## TASK REQUIREMENTS:
Lines containing the word "reset" are the ones to copy from the records below.

═══ SUPPLIED INFORMATION ═══

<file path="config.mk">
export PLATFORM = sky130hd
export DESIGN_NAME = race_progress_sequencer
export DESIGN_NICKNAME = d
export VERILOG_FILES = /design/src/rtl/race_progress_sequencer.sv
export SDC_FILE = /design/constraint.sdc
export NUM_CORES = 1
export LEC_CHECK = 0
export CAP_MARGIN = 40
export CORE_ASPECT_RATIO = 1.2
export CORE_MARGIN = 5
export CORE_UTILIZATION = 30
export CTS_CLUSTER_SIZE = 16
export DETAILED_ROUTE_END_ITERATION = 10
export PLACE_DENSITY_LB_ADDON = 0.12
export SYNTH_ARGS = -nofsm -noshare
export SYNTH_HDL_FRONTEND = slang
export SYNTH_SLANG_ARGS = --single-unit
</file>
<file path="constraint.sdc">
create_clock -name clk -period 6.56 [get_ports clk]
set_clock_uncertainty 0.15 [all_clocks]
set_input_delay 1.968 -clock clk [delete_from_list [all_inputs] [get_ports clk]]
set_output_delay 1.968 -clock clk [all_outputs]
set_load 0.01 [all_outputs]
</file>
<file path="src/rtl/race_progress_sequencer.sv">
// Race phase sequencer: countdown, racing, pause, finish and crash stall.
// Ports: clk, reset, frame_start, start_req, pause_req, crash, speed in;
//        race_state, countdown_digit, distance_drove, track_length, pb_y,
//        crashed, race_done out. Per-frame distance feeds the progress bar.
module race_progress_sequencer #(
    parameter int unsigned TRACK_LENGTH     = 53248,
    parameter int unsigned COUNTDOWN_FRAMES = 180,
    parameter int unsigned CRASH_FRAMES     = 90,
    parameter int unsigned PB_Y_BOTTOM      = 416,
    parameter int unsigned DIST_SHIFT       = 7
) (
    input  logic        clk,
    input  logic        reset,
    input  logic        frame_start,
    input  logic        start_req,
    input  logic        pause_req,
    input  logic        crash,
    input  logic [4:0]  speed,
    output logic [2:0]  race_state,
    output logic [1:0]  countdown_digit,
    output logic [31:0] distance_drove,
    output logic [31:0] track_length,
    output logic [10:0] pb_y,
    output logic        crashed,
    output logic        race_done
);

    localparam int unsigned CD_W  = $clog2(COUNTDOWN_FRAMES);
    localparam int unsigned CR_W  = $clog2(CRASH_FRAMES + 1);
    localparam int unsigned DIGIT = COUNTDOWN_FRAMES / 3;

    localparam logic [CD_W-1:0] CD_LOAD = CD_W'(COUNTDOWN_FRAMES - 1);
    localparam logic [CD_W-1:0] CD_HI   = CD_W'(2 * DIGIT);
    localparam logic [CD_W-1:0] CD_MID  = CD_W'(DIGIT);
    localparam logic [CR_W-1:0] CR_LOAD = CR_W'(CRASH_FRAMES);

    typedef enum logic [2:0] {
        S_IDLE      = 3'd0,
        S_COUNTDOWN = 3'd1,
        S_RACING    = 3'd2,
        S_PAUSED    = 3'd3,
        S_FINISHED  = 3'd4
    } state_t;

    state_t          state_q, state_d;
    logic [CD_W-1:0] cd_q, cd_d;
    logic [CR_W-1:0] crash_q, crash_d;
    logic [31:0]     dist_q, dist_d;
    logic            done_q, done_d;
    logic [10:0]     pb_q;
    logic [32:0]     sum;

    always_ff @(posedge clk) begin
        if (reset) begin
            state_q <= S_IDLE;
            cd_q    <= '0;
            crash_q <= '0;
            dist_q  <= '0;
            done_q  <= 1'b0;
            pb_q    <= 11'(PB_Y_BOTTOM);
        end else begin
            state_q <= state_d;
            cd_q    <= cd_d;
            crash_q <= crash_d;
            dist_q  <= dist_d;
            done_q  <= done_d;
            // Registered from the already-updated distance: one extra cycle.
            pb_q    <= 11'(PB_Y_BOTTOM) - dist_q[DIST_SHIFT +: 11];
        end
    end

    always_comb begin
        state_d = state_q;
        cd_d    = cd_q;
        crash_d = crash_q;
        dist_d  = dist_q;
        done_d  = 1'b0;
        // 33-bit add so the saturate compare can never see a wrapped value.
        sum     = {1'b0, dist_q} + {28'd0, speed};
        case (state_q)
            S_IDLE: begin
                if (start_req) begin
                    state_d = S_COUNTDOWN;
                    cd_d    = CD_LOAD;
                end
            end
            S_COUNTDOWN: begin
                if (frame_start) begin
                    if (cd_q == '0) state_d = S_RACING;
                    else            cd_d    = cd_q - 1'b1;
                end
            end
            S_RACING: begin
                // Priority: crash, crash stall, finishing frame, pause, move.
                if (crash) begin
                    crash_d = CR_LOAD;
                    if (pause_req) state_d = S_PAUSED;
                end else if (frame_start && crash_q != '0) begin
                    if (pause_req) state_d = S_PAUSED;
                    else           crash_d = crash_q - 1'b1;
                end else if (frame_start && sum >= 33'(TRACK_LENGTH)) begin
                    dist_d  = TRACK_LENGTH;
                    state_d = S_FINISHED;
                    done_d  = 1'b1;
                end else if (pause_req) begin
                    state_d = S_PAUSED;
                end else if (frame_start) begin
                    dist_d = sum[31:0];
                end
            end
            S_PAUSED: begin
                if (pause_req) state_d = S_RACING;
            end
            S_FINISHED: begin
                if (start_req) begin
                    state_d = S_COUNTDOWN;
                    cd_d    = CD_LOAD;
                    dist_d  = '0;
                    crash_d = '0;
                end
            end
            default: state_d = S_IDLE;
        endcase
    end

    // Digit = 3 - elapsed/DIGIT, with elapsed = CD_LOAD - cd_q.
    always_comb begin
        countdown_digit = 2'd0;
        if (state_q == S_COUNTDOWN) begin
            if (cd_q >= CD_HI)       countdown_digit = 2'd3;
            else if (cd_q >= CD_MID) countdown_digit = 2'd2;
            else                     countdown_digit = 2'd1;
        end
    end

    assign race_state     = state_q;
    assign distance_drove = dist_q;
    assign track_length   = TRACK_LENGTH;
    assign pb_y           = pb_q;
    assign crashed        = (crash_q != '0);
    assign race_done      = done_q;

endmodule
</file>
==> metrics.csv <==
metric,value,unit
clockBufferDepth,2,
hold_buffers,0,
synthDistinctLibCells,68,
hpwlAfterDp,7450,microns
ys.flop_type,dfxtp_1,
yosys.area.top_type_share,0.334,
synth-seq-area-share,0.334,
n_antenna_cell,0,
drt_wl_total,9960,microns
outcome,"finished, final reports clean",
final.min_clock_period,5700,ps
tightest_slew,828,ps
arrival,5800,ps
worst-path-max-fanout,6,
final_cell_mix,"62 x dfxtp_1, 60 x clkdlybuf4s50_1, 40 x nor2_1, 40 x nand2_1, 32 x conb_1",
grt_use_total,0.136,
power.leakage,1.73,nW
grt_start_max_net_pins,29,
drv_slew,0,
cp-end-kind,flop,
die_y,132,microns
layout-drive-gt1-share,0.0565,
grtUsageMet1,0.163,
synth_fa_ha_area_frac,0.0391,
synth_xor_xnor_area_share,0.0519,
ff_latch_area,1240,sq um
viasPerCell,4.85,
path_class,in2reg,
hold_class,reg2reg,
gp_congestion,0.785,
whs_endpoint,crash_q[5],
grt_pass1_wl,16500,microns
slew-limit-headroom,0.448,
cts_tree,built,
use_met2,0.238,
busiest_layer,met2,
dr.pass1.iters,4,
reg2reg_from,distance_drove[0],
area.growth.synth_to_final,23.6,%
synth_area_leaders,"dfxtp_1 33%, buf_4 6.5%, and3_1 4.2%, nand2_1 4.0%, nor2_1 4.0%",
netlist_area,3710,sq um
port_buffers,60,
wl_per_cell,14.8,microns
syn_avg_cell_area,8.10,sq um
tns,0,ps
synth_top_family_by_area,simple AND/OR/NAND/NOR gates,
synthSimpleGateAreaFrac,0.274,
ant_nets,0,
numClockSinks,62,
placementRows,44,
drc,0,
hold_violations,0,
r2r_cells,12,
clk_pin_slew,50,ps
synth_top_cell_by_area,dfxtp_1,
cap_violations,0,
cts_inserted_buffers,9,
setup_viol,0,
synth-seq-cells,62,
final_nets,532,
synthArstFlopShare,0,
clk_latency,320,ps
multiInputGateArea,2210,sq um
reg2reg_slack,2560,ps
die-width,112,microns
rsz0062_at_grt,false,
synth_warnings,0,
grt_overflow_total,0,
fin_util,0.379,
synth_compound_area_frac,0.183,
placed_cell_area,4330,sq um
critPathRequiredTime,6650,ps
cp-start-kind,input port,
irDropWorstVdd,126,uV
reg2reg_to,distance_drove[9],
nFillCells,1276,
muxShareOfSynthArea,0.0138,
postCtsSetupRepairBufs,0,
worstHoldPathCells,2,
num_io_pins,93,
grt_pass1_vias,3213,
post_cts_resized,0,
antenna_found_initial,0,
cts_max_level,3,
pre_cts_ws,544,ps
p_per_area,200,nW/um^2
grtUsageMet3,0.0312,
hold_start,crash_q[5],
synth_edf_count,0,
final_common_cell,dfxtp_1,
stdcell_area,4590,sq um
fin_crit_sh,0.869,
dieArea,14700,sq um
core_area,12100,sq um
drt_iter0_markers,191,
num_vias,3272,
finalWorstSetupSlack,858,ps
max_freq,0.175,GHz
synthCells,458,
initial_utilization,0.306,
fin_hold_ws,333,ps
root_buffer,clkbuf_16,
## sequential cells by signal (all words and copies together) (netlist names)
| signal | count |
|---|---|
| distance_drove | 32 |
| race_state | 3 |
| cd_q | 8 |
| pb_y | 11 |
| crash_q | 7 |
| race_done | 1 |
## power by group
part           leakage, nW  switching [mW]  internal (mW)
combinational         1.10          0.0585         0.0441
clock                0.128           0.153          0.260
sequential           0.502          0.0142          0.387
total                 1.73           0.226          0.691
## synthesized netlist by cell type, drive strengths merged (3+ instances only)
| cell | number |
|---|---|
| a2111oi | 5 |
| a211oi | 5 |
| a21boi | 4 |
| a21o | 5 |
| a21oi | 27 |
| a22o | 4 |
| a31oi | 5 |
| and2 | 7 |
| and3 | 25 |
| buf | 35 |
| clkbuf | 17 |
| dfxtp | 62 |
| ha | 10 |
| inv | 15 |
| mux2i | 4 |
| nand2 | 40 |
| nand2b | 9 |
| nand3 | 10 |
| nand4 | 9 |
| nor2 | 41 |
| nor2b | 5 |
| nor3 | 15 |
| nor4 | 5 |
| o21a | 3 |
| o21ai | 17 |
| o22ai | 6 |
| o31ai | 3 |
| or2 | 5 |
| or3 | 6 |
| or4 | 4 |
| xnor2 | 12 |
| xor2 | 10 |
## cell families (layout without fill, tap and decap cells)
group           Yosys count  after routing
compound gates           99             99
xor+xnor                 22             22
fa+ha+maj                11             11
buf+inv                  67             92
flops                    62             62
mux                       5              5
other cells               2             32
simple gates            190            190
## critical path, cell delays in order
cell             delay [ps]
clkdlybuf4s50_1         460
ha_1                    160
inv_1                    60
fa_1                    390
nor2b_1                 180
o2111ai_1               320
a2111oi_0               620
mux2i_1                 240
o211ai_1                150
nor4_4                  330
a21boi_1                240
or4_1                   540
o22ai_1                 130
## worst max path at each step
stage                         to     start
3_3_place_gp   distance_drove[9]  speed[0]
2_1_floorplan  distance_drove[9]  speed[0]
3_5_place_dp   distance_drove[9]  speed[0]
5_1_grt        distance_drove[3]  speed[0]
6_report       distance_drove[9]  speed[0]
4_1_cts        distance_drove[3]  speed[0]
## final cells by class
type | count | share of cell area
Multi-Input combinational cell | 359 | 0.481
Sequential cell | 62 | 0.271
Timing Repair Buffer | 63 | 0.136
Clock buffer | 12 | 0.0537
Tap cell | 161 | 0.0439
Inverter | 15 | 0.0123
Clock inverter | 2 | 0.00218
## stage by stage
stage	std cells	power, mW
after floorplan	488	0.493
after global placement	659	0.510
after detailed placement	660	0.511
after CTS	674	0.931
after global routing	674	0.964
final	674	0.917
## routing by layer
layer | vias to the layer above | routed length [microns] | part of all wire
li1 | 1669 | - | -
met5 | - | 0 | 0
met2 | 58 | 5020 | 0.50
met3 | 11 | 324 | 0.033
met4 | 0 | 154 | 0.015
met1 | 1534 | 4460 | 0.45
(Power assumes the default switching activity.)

═══

## ANSWER FOR THE TASK:
// Ports: clk, reset, frame_start, start_req, pause_req, crash, speed in;
    input  logic        reset,
        if (reset) begin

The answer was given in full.